Febrio mengungkapkan bahwa Indonesia harus dapat belajar dari pengalaman beberapa negara dalam kurun waktu 1,5 tahun terjadi pandemi. Pemulihan akan terjadi apabila diiringi dengan penanganan kesehatan yang tepat.
”Pandemi Covid-19 memberikan ketidakpastian yang sangat tinggi terhadap ekonomi. Kita perlu sangat hati-hati dan terus menjaga disiplin protokol kesehatan. Kita juga belajar bahwa akselerasi vaksinasi menjadi salah satu kunci utama pengendalian kasus,” katanya
Kepala Ekonom PT Bank Permata Tbk Josua Pardede memperkirakan pola pemulihan ekonomi Indonesia akan berbentuk huruf K (K-shaped). Ini berarti pola pemulihannya tidak seragam, ada sektor yang tumbuh cepat, tetapi ada pula sektor yang terpuruk.

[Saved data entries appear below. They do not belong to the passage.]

`config.mk`:
```
export PLATFORM = sky130hd
export DESIGN_NAME = lam_norm
export DESIGN_NICKNAME = d
export VERILOG_FILES = /design/src/sv/lam_pkg.sv /design/src/sv/lam_norm.sv
export SDC_FILE = /design/constraint.sdc
export NUM_CORES = 2
export LEC_CHECK = 0
export BUFFER_PORTS_ARGS = -buffer_cell sky130_fd_sc_hd__buf_2
export CORE_UTILIZATION = 59
export DETAILED_ROUTE_END_ITERATION = 7
export PLACE_DENSITY = 0.91
export SYNTH_ARGS = -nofsm -noshare
export SYNTH_HDL_FRONTEND = slang
export SYNTH_SLANG_ARGS = --single-unit
```
`constraint.sdc`:
```
create_clock -name aclk -period 10.6 [get_ports aclk]
set_input_delay 0.53 -clock aclk [delete_from_list [all_inputs] [get_ports aclk]]
set_output_delay 0.53 -clock aclk [all_outputs]
set_load 0.1 [all_outputs]
```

Sejumlah sektor yang bisa mengalami pertumbuhan cukup signifikan, antara lain, ialah sektor perdagangan, sektor konstruksi, dan sektor manufaktur. Adapun sektor yang masih tertekan adalah sektor yang berkaitan dengan pariwisata dan sektor transportasi.
”Sektor pariwisata dan transportasi sangat erat kaitannya dengan mobilitas masyarakat, yang kemungkinan masih akan terus dibatasi sebagai upaya pemerintah dalam menangani pandemi,” ujarnya.
Josua mengingatkan, divergensi pertumbuhan sektoral ini perlu dicermati karena membuat pemulihan ekonomi menjadi lebih lambat. Selain itu, juga membuat penyerapan tenaga kerja menjadi kurang optimal.